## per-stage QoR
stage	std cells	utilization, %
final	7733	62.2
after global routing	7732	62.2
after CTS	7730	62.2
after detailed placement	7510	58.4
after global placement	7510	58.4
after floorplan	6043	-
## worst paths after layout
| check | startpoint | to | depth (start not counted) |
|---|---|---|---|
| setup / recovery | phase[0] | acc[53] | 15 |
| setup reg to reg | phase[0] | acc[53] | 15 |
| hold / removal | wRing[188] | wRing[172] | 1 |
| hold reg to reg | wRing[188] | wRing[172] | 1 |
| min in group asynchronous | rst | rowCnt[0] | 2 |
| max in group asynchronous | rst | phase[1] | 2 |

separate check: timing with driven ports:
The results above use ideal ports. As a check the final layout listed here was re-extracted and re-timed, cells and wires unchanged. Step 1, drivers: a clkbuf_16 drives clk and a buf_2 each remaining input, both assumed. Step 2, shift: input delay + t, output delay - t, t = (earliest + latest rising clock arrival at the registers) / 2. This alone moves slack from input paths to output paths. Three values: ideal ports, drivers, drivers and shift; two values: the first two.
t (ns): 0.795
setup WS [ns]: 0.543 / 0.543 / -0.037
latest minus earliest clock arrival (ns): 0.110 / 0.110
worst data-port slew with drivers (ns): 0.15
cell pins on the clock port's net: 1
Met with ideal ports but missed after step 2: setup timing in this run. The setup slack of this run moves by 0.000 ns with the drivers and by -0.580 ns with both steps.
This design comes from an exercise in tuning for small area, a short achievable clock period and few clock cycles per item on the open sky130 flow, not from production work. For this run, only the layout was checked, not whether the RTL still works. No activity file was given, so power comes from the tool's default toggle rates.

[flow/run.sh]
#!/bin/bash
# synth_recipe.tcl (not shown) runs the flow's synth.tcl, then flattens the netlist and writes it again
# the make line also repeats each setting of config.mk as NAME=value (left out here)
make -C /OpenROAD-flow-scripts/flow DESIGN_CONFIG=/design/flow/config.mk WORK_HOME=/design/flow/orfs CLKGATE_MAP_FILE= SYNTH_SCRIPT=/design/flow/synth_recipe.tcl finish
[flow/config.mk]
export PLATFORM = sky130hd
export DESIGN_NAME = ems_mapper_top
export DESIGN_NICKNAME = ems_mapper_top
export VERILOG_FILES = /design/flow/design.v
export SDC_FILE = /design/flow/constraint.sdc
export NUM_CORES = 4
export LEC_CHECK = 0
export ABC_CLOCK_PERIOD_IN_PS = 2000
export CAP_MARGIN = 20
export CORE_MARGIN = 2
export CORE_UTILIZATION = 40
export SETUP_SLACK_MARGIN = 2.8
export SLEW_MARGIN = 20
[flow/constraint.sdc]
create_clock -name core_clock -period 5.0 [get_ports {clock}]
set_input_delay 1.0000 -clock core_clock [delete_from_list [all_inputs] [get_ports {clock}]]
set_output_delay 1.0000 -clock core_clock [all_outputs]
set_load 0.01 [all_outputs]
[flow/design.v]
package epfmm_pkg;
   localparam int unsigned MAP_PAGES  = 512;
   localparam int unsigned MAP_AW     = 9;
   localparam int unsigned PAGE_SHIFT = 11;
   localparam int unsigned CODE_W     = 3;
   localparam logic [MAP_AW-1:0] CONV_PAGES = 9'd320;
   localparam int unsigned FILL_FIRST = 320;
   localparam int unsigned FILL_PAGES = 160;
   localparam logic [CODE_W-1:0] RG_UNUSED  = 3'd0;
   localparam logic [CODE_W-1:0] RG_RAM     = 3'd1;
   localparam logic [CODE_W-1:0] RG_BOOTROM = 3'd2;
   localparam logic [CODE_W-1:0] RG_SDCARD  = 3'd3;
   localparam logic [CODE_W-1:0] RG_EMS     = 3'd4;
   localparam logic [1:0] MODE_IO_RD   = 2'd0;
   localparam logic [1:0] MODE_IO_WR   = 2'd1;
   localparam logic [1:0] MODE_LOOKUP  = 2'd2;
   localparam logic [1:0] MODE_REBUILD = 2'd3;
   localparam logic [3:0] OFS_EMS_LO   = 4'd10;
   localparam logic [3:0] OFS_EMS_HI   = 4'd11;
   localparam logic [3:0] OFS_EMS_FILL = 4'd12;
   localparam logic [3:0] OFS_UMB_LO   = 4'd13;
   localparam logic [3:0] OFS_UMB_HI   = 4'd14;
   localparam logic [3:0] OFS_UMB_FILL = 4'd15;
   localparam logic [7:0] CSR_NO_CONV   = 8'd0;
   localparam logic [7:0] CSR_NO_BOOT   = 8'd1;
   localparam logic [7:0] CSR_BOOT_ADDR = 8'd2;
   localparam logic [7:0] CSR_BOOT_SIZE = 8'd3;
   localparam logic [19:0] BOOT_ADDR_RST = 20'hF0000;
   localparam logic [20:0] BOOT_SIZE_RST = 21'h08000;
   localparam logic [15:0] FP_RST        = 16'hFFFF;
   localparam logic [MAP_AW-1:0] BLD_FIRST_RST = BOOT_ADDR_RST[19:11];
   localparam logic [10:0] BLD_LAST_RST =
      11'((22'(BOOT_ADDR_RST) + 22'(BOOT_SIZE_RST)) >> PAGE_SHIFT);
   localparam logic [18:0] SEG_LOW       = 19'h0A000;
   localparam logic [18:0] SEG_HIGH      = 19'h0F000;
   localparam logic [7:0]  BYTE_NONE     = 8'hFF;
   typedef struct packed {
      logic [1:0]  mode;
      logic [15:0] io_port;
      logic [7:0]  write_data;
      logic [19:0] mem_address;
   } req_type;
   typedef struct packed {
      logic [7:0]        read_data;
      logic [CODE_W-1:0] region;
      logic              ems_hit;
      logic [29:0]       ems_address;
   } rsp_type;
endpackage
★ ★ ★ ★
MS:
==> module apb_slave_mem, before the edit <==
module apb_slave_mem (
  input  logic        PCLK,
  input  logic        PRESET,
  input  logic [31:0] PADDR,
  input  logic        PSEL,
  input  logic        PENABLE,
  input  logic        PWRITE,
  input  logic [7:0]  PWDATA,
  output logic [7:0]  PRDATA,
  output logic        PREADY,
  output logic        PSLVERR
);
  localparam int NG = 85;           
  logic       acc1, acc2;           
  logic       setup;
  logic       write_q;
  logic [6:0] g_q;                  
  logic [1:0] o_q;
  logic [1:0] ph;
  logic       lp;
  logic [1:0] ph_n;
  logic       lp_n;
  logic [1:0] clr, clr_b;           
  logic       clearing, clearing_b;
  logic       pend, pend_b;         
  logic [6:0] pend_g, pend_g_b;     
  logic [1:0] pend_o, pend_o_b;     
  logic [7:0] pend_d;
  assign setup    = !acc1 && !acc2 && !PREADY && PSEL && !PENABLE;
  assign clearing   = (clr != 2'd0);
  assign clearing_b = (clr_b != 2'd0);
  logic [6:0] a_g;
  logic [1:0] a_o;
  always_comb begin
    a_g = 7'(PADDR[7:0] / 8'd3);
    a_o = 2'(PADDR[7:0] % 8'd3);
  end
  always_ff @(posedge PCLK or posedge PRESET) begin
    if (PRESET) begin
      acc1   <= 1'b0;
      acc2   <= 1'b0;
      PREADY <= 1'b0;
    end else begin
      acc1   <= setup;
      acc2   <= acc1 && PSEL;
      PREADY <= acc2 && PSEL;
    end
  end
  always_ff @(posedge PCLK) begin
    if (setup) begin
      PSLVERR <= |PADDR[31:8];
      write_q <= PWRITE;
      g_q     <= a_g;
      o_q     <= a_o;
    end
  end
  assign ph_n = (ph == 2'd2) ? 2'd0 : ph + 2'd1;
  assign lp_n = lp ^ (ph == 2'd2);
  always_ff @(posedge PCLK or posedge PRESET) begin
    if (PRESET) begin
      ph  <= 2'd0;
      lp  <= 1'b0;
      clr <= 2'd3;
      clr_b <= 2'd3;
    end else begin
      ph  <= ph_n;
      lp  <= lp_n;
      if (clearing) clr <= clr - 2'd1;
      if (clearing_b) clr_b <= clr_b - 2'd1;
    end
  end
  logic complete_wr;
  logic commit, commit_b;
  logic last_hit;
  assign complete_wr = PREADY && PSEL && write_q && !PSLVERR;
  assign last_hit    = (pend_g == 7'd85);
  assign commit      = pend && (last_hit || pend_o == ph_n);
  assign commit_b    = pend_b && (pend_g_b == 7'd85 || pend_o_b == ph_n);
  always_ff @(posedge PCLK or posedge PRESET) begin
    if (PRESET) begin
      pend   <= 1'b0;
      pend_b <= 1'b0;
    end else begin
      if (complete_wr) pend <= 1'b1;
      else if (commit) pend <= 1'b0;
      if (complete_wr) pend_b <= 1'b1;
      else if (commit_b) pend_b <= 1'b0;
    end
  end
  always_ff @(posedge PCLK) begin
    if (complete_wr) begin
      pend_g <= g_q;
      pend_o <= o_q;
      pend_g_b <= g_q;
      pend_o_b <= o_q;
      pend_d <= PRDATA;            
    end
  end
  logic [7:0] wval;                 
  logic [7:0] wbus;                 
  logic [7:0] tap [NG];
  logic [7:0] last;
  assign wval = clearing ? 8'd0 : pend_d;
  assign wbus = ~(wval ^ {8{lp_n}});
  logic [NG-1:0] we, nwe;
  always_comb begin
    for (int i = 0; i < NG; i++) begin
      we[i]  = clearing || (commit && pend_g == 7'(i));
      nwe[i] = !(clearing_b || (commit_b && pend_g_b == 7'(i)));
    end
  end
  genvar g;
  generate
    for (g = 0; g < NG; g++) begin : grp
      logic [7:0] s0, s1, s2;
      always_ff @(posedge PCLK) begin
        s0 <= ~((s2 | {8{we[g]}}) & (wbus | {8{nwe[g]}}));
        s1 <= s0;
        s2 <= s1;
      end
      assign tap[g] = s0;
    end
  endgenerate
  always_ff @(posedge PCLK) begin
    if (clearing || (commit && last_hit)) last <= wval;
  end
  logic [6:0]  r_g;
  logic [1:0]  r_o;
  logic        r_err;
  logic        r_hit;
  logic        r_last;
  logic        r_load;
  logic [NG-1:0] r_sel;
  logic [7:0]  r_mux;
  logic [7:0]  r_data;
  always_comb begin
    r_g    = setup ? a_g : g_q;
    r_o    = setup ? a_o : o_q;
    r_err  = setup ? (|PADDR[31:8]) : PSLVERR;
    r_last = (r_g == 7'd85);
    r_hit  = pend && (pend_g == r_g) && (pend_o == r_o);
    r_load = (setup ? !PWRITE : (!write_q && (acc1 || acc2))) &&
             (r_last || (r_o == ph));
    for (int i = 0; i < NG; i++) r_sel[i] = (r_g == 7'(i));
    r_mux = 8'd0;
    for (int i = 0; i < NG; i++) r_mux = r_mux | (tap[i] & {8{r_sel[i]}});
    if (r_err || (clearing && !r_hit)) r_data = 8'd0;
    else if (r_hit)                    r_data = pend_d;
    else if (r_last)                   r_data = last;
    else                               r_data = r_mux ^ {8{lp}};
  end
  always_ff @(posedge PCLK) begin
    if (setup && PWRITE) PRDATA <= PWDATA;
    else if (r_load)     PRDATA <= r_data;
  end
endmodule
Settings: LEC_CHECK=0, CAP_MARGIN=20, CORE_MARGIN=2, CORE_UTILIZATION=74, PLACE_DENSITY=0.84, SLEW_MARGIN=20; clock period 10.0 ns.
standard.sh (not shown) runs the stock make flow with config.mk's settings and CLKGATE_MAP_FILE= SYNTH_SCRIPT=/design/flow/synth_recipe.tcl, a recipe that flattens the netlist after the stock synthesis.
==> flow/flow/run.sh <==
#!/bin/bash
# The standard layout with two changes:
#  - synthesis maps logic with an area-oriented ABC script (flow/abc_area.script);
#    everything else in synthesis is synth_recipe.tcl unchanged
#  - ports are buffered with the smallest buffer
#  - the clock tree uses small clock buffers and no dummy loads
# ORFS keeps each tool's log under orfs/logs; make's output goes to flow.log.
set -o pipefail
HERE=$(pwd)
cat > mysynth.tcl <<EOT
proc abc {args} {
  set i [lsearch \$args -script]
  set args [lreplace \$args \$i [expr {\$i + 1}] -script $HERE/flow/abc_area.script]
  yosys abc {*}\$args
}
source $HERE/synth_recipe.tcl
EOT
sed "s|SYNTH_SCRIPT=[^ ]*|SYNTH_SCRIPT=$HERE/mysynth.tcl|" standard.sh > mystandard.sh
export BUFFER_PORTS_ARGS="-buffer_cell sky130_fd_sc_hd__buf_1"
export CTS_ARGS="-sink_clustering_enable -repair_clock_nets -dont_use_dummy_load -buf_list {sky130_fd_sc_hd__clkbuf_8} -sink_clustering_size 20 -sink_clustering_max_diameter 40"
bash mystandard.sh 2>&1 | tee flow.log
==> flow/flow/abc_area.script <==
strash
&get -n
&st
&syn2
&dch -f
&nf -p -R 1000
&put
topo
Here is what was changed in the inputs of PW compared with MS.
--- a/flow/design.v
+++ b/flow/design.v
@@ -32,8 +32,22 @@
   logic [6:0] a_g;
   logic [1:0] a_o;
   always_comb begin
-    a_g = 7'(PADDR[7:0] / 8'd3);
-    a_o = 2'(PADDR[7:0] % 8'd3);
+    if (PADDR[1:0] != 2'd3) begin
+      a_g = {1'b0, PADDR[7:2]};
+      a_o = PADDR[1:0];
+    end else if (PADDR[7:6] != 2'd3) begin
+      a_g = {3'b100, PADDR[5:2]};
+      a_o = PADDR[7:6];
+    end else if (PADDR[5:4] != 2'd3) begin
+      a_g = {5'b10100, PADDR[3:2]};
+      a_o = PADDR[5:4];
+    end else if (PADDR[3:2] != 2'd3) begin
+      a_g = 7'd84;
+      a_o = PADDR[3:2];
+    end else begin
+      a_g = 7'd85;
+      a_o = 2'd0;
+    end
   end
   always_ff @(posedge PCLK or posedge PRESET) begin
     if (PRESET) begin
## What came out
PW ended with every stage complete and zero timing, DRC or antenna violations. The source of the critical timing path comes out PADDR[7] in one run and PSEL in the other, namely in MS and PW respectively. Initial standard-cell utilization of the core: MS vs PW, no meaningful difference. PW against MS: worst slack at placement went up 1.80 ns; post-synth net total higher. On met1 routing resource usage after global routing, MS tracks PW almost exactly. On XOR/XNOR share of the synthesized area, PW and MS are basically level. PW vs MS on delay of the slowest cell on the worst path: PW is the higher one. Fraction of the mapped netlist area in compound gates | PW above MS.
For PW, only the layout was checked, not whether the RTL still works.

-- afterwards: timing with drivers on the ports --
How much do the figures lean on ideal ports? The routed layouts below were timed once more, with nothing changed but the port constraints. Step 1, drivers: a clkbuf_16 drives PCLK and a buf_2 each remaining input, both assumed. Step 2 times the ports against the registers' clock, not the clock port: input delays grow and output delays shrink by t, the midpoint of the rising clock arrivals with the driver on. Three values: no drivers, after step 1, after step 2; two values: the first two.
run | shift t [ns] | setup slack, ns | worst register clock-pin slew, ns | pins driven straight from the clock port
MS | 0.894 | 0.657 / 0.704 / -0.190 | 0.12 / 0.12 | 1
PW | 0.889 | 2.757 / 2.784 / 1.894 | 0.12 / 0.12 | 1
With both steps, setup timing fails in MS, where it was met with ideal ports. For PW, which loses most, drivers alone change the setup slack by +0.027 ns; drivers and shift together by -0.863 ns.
★ ★ ★ ★
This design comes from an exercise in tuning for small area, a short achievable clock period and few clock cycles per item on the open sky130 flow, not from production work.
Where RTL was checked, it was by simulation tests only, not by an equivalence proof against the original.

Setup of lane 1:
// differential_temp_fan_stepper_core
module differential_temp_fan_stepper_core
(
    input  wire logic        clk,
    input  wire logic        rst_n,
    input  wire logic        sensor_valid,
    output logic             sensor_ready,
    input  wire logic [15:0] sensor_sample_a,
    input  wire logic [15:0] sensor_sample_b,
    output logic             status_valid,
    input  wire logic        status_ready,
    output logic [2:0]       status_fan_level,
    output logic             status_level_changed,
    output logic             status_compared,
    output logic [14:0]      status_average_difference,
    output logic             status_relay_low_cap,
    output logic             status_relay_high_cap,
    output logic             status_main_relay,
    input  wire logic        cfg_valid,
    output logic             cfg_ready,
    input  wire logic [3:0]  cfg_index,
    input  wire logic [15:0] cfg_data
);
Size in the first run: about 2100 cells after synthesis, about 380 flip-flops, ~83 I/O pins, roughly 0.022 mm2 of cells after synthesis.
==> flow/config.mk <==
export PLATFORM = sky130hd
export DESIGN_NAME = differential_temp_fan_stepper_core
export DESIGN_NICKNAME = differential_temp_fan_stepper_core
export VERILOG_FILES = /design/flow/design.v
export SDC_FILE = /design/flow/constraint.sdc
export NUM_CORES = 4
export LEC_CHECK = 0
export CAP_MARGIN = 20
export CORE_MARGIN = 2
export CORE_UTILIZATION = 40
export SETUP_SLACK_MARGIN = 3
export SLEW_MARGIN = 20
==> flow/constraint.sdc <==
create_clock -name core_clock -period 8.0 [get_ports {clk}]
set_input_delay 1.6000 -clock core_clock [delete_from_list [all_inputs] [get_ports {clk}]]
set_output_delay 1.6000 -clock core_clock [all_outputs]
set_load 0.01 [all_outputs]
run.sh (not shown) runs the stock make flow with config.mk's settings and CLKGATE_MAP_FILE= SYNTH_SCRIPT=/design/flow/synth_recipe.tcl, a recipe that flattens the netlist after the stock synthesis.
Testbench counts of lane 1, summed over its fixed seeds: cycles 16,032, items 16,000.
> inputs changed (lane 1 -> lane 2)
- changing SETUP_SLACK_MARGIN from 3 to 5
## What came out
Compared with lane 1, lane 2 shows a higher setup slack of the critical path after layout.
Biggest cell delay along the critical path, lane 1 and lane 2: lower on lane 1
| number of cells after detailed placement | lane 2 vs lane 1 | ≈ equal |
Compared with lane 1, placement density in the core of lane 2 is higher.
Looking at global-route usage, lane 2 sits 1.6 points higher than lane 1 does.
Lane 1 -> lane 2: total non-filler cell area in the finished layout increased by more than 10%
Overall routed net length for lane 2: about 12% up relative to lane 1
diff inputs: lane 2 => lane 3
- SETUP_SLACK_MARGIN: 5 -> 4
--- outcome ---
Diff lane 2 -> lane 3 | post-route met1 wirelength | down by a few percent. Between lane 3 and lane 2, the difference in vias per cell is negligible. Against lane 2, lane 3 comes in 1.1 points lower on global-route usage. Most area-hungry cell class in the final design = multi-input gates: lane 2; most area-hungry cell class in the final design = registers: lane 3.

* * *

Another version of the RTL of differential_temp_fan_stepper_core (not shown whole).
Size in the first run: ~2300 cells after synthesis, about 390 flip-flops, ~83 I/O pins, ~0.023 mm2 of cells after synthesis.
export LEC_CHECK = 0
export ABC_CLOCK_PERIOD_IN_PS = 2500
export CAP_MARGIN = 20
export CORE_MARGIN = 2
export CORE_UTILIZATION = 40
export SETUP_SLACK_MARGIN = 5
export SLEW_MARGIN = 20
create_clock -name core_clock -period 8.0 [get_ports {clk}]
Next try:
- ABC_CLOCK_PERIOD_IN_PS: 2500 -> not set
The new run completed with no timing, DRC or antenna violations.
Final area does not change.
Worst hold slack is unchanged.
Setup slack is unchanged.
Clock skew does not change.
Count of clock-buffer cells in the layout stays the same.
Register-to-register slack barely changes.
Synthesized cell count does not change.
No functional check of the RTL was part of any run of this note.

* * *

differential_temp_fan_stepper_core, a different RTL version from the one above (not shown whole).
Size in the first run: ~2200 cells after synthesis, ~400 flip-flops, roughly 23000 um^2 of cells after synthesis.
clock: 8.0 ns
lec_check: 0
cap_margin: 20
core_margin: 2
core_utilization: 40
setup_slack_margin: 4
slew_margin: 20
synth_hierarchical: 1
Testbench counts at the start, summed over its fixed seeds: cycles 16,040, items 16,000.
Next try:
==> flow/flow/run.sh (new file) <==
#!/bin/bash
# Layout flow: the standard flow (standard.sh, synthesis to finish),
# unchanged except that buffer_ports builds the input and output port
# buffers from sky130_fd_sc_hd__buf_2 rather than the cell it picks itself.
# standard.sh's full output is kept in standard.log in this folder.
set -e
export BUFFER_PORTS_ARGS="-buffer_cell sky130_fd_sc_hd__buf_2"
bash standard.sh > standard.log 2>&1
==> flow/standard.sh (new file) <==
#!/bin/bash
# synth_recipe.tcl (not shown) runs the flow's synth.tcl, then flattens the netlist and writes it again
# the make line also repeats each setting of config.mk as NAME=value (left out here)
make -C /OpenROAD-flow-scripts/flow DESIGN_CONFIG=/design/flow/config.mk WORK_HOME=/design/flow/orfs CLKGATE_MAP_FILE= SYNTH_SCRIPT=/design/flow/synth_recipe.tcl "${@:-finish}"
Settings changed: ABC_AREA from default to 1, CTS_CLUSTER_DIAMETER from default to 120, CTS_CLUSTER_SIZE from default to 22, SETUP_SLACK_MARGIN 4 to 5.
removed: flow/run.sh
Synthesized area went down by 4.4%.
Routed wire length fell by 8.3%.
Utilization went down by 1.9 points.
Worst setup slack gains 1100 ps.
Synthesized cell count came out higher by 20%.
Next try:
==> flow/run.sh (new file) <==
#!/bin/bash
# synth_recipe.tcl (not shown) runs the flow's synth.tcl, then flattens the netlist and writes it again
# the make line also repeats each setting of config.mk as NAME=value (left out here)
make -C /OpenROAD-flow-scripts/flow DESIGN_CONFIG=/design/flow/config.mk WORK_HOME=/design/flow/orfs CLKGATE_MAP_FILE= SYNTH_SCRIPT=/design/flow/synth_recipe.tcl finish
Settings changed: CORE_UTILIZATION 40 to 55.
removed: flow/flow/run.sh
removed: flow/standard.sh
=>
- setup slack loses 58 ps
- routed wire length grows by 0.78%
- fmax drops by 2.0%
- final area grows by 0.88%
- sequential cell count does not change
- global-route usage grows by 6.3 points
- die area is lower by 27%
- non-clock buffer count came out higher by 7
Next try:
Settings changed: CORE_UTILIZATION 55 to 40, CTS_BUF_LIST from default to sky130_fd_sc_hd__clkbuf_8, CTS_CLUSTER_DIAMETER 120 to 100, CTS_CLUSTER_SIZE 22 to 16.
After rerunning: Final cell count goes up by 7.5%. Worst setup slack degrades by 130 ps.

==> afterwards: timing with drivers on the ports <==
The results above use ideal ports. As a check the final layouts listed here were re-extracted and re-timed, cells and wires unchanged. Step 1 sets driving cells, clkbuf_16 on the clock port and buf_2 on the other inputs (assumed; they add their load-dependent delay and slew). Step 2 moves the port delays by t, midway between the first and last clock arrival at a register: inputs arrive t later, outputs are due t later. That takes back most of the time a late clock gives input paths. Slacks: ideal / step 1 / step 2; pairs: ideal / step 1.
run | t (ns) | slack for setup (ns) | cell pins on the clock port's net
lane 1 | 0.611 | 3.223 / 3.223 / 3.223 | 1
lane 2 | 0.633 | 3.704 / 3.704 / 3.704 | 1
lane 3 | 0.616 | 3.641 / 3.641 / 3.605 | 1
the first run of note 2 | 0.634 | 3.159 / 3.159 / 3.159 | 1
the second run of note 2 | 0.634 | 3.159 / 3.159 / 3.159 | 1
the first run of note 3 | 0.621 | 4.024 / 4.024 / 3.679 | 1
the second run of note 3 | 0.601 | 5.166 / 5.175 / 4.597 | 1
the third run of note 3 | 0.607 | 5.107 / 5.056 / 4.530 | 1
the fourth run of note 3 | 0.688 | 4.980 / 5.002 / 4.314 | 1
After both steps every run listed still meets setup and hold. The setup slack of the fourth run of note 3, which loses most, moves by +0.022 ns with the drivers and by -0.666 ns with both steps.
★ ★ ★ ★
» WHAT IS BEING ASKED
Which of the lines above include the word "PWRITE"? List those lines.

» SOLVED EXERCISE
  input  logic        PWRITE,
      write_q <= PWRITE;
    r_load = (setup ? !PWRITE : (!write_q && (acc1 || acc2))) &&
    if (setup && PWRITE) PRDATA <= PWDATA;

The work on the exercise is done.